As soon as you start scaling the app beyond 1 replica, you have to handle data replication again


Not necessarily. For instance, Firebase's Realtime Database doesn't scale vertically or horizontally. The only option is to create additional, entirely independent databases. It's up to the application developer to implement some type of sharding scheme.


Of course.


pocketbase is great, I used it in several personal projects, and I really like it

https://github.com/pocketbase/pocketbase

PocketBase is an open source Go backend, consisting of:

  * embedded database (SQLite) with realtime subscriptions

  * built-in files and users management

  *convenient Admin dashboard UI

  *and simple REST-ish API


How are they handling real time subscriptions? Like, how do they figure out when a row is updated? Postgres has replication functionality, but how are they achieving same with SQLite?


The document for pocketbase's realtime is: https://pocketbase.io/docs/api-realtime/

The Realtime API is implemented via Server-Sent Events (SSE). Generally, it consists of 2 operations:

  * establish SSE connection

  * set client subscriptions
SSE events are sent for create, update and delete record operations.

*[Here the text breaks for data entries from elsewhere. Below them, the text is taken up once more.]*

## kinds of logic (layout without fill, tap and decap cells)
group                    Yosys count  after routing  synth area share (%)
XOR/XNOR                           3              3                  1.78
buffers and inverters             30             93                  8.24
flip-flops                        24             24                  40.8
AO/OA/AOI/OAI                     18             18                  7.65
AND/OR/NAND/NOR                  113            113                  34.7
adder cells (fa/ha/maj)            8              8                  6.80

Pocketbase is mainly a single application with SQLite embedded, so, whenever you update records through PocketBase's API, the main application always knows that.

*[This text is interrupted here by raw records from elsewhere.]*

[config.mk]
export PLATFORM = sky130hd
export DESIGN_NAME = sample_frame_buffer
export DESIGN_NICKNAME = d
export VERILOG_FILES = /design/src/rtl/sample_frame_buffer.sv
export SDC_FILE = /design/constraint.sdc
export NUM_CORES = 1
export LEC_CHECK = 0
export BUFFER_PORTS_ARGS = -buffer_cell sky130_fd_sc_hd__buf_2
export CORE_UTILIZATION = 54
export DETAILED_ROUTE_END_ITERATION = 7
export HOLD_SLACK_MARGIN = 0.1
export PLACE_DENSITY = 0.72
export SETUP_SLACK_MARGIN = 0.02
export SYNTH_ARGS = -nofsm -noshare
export SYNTH_HDL_FRONTEND = slang
export SYNTH_SLANG_ARGS = --single-unit
[constraint.sdc]
create_clock -name i_Clk -period 3.6 [get_ports i_Clk]
set_clock_uncertainty 0.1 [all_clocks]
set_input_delay 0.72 -clock i_Clk [delete_from_list [all_inputs] [get_ports i_Clk]]
set_output_delay 0.72 -clock i_Clk [all_outputs]
set_load 0.005 [all_outputs]
[src/rtl/sample_frame_buffer.sv]
// Stereo sample FIFO that releases one pair per LRCLK frame to a serializer.
// Primes to a fill threshold before playback and falls back to priming on underrun.
module sample_frame_buffer #(
    parameter int NUM_OF_AMPLITUDE_BITS = 16,
    parameter int DIVISOR               = 512,
    parameter int FIFO_DEPTH            = 8,
    parameter int PRIME_LEVEL           = 4
) (
    input  logic                             i_Clk,
    input  logic                             i_Rst_n,
    input  logic                             i_Sample_Valid,
    input  logic [NUM_OF_AMPLITUDE_BITS-1:0] i_Sample_Left,
    input  logic [NUM_OF_AMPLITUDE_BITS-1:0] i_Sample_Right,
    output logic                             o_Sample_Ready,
    output logic [NUM_OF_AMPLITUDE_BITS-1:0] o_Left,
    output logic [NUM_OF_AMPLITUDE_BITS-1:0] o_Right,
    output logic                             o_Frame_Strobe,
    output logic                             o_Underrun,
    output logic [$clog2(FIFO_DEPTH):0]      o_Fill_Level
);

    localparam int W    = NUM_OF_AMPLITUDE_BITS;
    localparam int AW   = $clog2(FIFO_DEPTH);
    localparam int CW   = (DIVISOR > 1) ? $clog2(DIVISOR) : 1;
    localparam int LAST = DIVISOR - 1;

    localparam logic [CW-1:0] CNT_LAST = LAST[CW-1:0];
    localparam logic [AW:0]   DEPTH    = FIFO_DEPTH[AW:0];
    localparam logic [AW:0]   PRIME    = PRIME_LEVEL[AW:0];

    typedef enum logic {
        S_PRIME,
        S_PLAY
    } state_t;

    state_t            state_q;
    state_t            state_d;
    logic [CW-1:0]     cnt_q;
    logic [AW-1:0]     wr_ptr_q;
    logic [AW-1:0]     rd_ptr_q;
    logic [AW:0]       fill_q;
    logic [2*W-1:0]    mem [FIFO_DEPTH];
    logic [2*W-1:0]    rd_data;
    logic              tick;
    logic              push;
    logic              pop;
    logic              load;
    logic              underrun_d;

    assign tick    = (cnt_q == CNT_LAST);
    assign rd_data = mem[rd_ptr_q];

    // Ready is held low while reset is asserted, otherwise it tracks fill only.
    assign o_Sample_Ready = i_Rst_n && (fill_q < DEPTH);
    assign push           = i_Sample_Valid && o_Sample_Ready;
    assign o_Fill_Level   = fill_q;

    always_comb begin
        state_d    = state_q;
        pop        = 1'b0;
        load       = 1'b0;
        underrun_d = 1'b0;
        if (tick) begin
            load = 1'b1;
            unique case (state_q)
                S_PRIME: begin
                    if (fill_q >= PRIME) state_d = S_PLAY;
                end
                S_PLAY: begin
                    if (fill_q != '0) begin
                        pop = 1'b1;
                    end else begin
                        underrun_d = 1'b1;
                        state_d    = S_PRIME;
                    end
                end
                default: state_d = S_PRIME;
            endcase
        end
    end

    always_ff @(posedge i_Clk or negedge i_Rst_n) begin
        if (!i_Rst_n) begin
            state_q        <= S_PRIME;
            cnt_q          <= '0;
            o_Frame_Strobe <= 1'b0;
            o_Underrun     <= 1'b0;
        end else begin
            state_q        <= state_d;
            cnt_q          <= tick ? '0 : cnt_q + 1'b1;
            o_Frame_Strobe <= tick;
            o_Underrun     <= underrun_d;
        end
    end

    always_ff @(posedge i_Clk) begin
        if (push) mem[wr_ptr_q] <= {i_Sample_Left, i_Sample_Right};
    end

    always_ff @(posedge i_Clk or negedge i_Rst_n) begin
        if (!i_Rst_n) begin
            wr_ptr_q <= '0;
            rd_ptr_q <= '0;
            fill_q   <= '0;
        end else begin
            if (push) wr_ptr_q <= wr_ptr_q + 1'b1;
            if (pop)  rd_ptr_q <= rd_ptr_q + 1'b1;
            unique case ({push, pop})
                2'b10:   fill_q <= fill_q + 1'b1;
                2'b01:   fill_q <= fill_q - 1'b1;
                default: fill_q <= fill_q;
            endcase
        end
    end

    // Non-pop frame ticks (priming or underrun) play silence.
    always_ff @(posedge i_Clk or negedge i_Rst_n) begin
        if (!i_Rst_n) begin
            o_Left  <= '0;
            o_Right <= '0;
        end else if (load) begin
            o_Left  <= pop ? rd_data[2*W-1:W] : '0;
            o_Right <= pop ? rd_data[W-1:0]   : '0;
        end
    end

endmodule

---- Word-level counts from Yosys, hierarchy flattened ----
Memory sizes are Yosys's and may differ from the RTL's.
Cells that the tools add are included.
storage, ports and cells
  bits in registers ....................... 54
  bits in latches ......................... 0
  memory bits (writable) .................. 256
  ROM bits ................................ 0
  memories ................................ 1
memories
  name  depth  bits a word  read ports  clocked after Yosys merged registers in  write ports  line  text
  mem   8      32           1           0                                        1            42    logic [2*W-1:0] mem [FIFO_DEPTH];
cells by class
  add/subtract/negate cells ............... 5
  multipliers ............................. 0
  div/mod/pow operators ................... 0
  $lt $le $gt $ge ......................... 2
  equal/unequal tests ..................... 3
  shifts and indexed selects .............. 0
  multiplexer cells ....................... 15
  bitwise logic cells ..................... 1
  reduce and logical (&&, ||, !) cells .... 4
operators with widths
  cell                   count
  $mux W16               2
  $mux W1                10
  $add A9 B1 Y9 const B  1
  $eq A9 B9 Y1 const B   1
  $mux W9                1
  $pmux W4 S2            1
  $add A3 B1 Y3 const B  2
  $add A4 B1 Y4 const B  1
  $ge A4 B3 Y1 const B   1
  $lt A4 B4 Y1 const B   1
  $reduce_bool A4 Y1     1
  $sub A4 B1 Y4 const B  1
  $eq A2 B1 Y1 const B   1
  $eq A2 B2 Y1 const B   1
  $logic_and A1 B1 Y1    2
  $pmux W1 S2            1
  $reduce_bool A2 Y1     1
  $not A1 Y1             1

---- Logic depth before layout (Yosys ltp) ----
  word-level depth ........................ 6
  mapped depth ............................ 15
  gate-level depth less buffers ........... 14

---- Least setup slack after synthesis ----
Ideal clock, no wire load.
  kind .................................... in2reg
  start ................................... input port i_Rst_n
  end ..................................... memory mem[0][0] (netlist bit), enable pin
  setup time .............................. 461 ps
  arrival time ............................ 3436 ps
  required time ........................... 3039 ps
  slack ................................... -397 ps
  cell stages on the path ................. 4
  cell sequence ........................... nor2b_1 > and2_1 > nand2b_1 > nor3_1
on the way
  cells in the longest elaborated chain, start to end .. 4
ends and longest elaborated chain
  item                           line  text
  from (decl)                    10    input logic i_Rst_n,
  $logic_and A1 B1 Y1            54    assign o_Sample_Ready = i_Rst_n && (fill_q < DEPTH);
  $logic_and A1 B1 Y1            55    assign push = i_Sample_Valid && o_Sample_Ready;
  $mux W1                        97    if (push) mem[wr_ptr_q] <= {i_Sample_Left, i_Sample_Right};
  $mux W1 (not written as such)  97
  to (decl)                      42
Every way passes these cells.

---- Worst setup path in the final report ----
  start ................................... register cnt_q[0]
  end ..................................... register fill_q[2], in the netlist o_Fill_Level[2]
on the way
  cells in the longest elaborated chain, start to end .. 4
  elaborated cells on any way between the ends .. 6
  those cells by class .................... eq/ne (3); mux (2); reduce/logical (1)
ends and longest elaborated chain
  item                                               line  text
  from (decl)                                        38    logic [CW-1:0] cnt_q;
  from (signal assigned)                             90    cnt_q <= tick ? '0 : cnt_q + 1'b1;
  $eq A9 B9 Y1 *                                     50    assign tick = (cnt_q == CNT_LAST);
  $mux W1 *                                          63    if (tick) begin
  $eq A2 B1 Y1 or $eq A2 B2 Y1 (tied branches)       108   unique case ({push, pop})
  $pmux W4 S2 or $reduce_bool A2 Y1 (tied branches)  --
  to (signal assigned)                               109   2'b10: fill_q <= fill_q + 1'b1;
  to (signal assigned)                               110   2'b01: fill_q <= fill_q - 1'b1;
  to (signal assigned)                               111   default: fill_q <= fill_q;
  to (decl)                                          41    logic [AW:0] fill_q;
Mark *: on every way between the ends. The rest lies on a longest branch, timed or not.
A chain may end at the register's enable or synchronous reset.

==> impl_metrics.yaml <==
status:
  outcome: "finished, final reports clean"
detailed_routing:
  drtAntennaViolNets: 0
  wl_per_cell_um: 21.23
  vias_per_cell: 5.685
  wl_mm: 22.99
  first_pass_iters: 5
  drc: 0
  num_vias: 6157
  dr.first_iter.drc_count: 356
synthesis:
  synth-seq-cells: 310
  ys_warn_count: 0
  ys_types: 37
  syn_area_um2: 12070
  syn_inst: 684
  synth_fp_nets: 726
  syn_avg_cell_area_um2: 17.64
  yosysSeqAreaShare_pct: 74.91
timing:
  min_period_ns: 2.756
  rsz0062_at_grt: "no"
  worst_pin_slew_ns: 0.7666
  setup_viol: 0
  fmaxAchievable_mhz: 362.8
  tns_ns: 0
  slew_headroom_pct: 48.89
  hold_viol_final: 0
  whs_ns: 0.2557
  slew_viol_final: 0
  period_share_pct: 76.56
finish:
  layout_commonest_cell: "edfxtp_1"
  fin_nets: 821
  n_antenna_cell: 0
  layout-drive-gt1-share_pct: 22.79
  layout.cells.non_filler: 1083
  layout_common_cells: "edfxtp_1 (256), buf_2 (73), mux2i_1 (64)"
  areaGrowthSynthToFinish_pct: 14.41
critical_path:
  cp.required_ns: 3.92
  max_stage_delay_ns: 0.38
  worstPathArrival_ns: 3.08
  criticalPathCategory: "flip-flop to flip-flop"
  worst_path_max_delay_cell: "dfrtp_1"
  r2r_slack_ns: 0.84
  path_cells: "ha_1 -> nand2_1 -> nor2_1 -> and3_1 -> ha_2 -> nand2_1 -> a21oi_4 -> ha_1 -> xor2_1 -> ha_1 -> a21oi_1 -> xor2_1 -> nor2_1 -> xor2_1"
  path_max_fanout: 5
  end_kind: "flip-flop"
  cp-start-kind: "flip-flop"
clock_tree:
  insertion_delay_ns: 0.55
  holdBufCountCts: 0
  htreeDepth: 1
  tritoncts.num_buffers: 30
  cts_resized: 0
  post_cts_buffers: 0
  clk_pin_slew_ns: 0.06
  tritoncts: "built"
  clockRootBuffer: "clkbuf_16"
  clock_path_buffers: 3
  clock_sinks: 310
place:
  port_buffers: 73
  hpwl_mm: 13.66
  gp_congestion: 0.7541
  dp_cells: 1027
floorplan:
  start_util_pct: 55.12
  num_io_pins: 74
  die_h_um: 151.5
  coreArea_um2: 21890
  std_cell_rows: 54
  fp.dieArea_um2: 22950
  die_w_um: 151.5
job:
  cap_violations: 0
global_routing:
  grt_pass1_vias: 6542
  grt_max_degree: 55
  grt_pass1_wl_mm: 36.07
  overflow: 0
  antenna_found_initial: 2
  track_usage_pct: 21.38
pwr:
  leakagePower_nw: 4.676
  power.density_nw_per_um2: 553.4
  peakVddDrop_mv: 0.4206
min_path:
  hold_path_class: "primary input to async pin"
logic make-up (layout without fill, tap and decap cells):
group           after synthesis  after routing  share of synthesized area (%)
xor+xnor                     13             13                         0.9436
flops                       310            310                          74.91
mux                          98             98                          11.56
simple gates                117            117                          4.822
fa+ha+maj                     7              7                         0.7258
buf+inv                      67            186                          3.183
compound gates               72             72                          3.857
where the power goes:
part	internal [W]	switching, W
registers	0.00411	0.000115
logic	0.000164	0.000294
clock network	0.00172	0.00124
Yosys cell counts (all sizes together):
cell type	count	area share (%)
inv	34	1.1
ha	7	0.73
nand2b	26	1.3
o21ai	34	1.4
nor4b	1	0.073
or3	1	0.052
and2	1	0.052
a21oi	4	0.20
and3	1	0.052
mux4	32	6.1
nor4bb	1	0.083
xnor2	6	0.44
nand2	25	0.78
nand3	35	1.5
clkbuf	13	0.40
o2111ai	9	0.65
mux2i	64	5.3
nor2	18	0.56
a22oi	23	1.4
dfrtp	54	11
mux2	2	0.19
nor3	4	0.17
buf	20	1.7
nor2b	4	0.21
edfxtp	256	64
o31ai	1	0.062
xor2	7	0.51
a41oi	1	0.073
critical path: cells and delay by family, from the launching register on:
| kind | cells | cell delay (ns) |
|---|---|---|
| AOI/OAI and AO/OA | 2 | 0.31 |
| xor gates and xnor gates | 3 | 0.44 |
| adders and majority gates | 4 | 0.85 |
| DFF | 1 | 0.38 |
| and+or+nand+nor | 5 | 0.56 |
flip-flops by register name, summed over array words and instances (netlist names):
| name | flops |
|---|---|
| mem | 256 |
| o_Fill_Level | 4 |
| o_Underrun | 1 |
| rd_ptr_q | 3 |
| o_Frame_Strobe | 1 |
| state_q | 1 |
| o_Left | 16 |
| wr_ptr_q | 3 |
| o_Right | 16 |
| cnt_q | 9 |
per-stage QoR:
stage	utilization [%]	setup slack [ns]	area (um2)	total power, W
final	63.07	0.8439	13810	0.007640
after global routing	63.07	0.6846	13810	0.007902
after CTS	63.07	0.8417	13810	0.007710
after detailed placement	58.76	0.7637	12860	0.004763
after global placement	58.76	0.8175	12860	0.004729
after floorplan	-	0.4596	12080	0.004486
per-layer routing:
layer | vias to the layer above | track usage (%) | wire length (um) | part of all wire, %
li1 | 2817 | - | - | -
met1 | 3143 | 27.80 | 9594 | 42
met4 | 4 | 5.900 | 487 | 2.1
met2 | 151 | 37.51 | 11840 | 52
met5 | - | 0 | 16 | 0.070
met3 | 42 | 3.234 | 1048 | 4.6
final timing paths:
kind,endpoint,depth (start not counted),start
setup / recovery,o_Fill_Level[2],14,cnt_q[0]
hold / removal,o_Right[14],2,i_Rst_n
setup reg to reg,o_Fill_Level[2],14,cnt_q[0]
hold reg to reg,cnt_q[0],1,cnt_q[0]
max in group asynchronous,rd_ptr_q[0],2,i_Rst_n
min in group i_Clk,mem[6][9],1,i_Sample_Right[9]
layout make-up:
class,count,area [um2]
Clock buffer,48,868.3
Clock inverter,8,75.07
Fill cell,1564,8085
Inverter,34,127.6
Multi-Input combinational cell,307,2726
Sequential cell,310,9045
Tap cell,280,350.3
Timing Repair Buffer,96,613.1
Power figures use the tool's default switching activity.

This is different with postgres, since it may be connected by several different applications/servers remotely.


> Like, how do they figure out when a row is updated?

AFAICT because you can only update a row via the UI, it's easy to tell when a row is updated.

But if you're talking about raw SQLite, there's [1].

[1] https://www.sqlite.org/c3ref/update_hook.html


Serverless database. Loving it! Good-luck!


Welcome to the serverless era: https://aws.amazon.com/rds/aurora/serverless/


Wasn’t familiar with serverless Aurora, thanks!


>I do not recommend to expose WunderBase to the public internet. The intended use case is to run it on a private network and expose it to your frontend via an API Gateway, like WunderGraph!

My SEC team felt a disturbance in the force from me even considering this on our internal network. Security should not be a secondary consideration for a DB!


Seeing how many MongoDB instances were running wide open to the internet despite calls to not do so, your concern is certainly valid.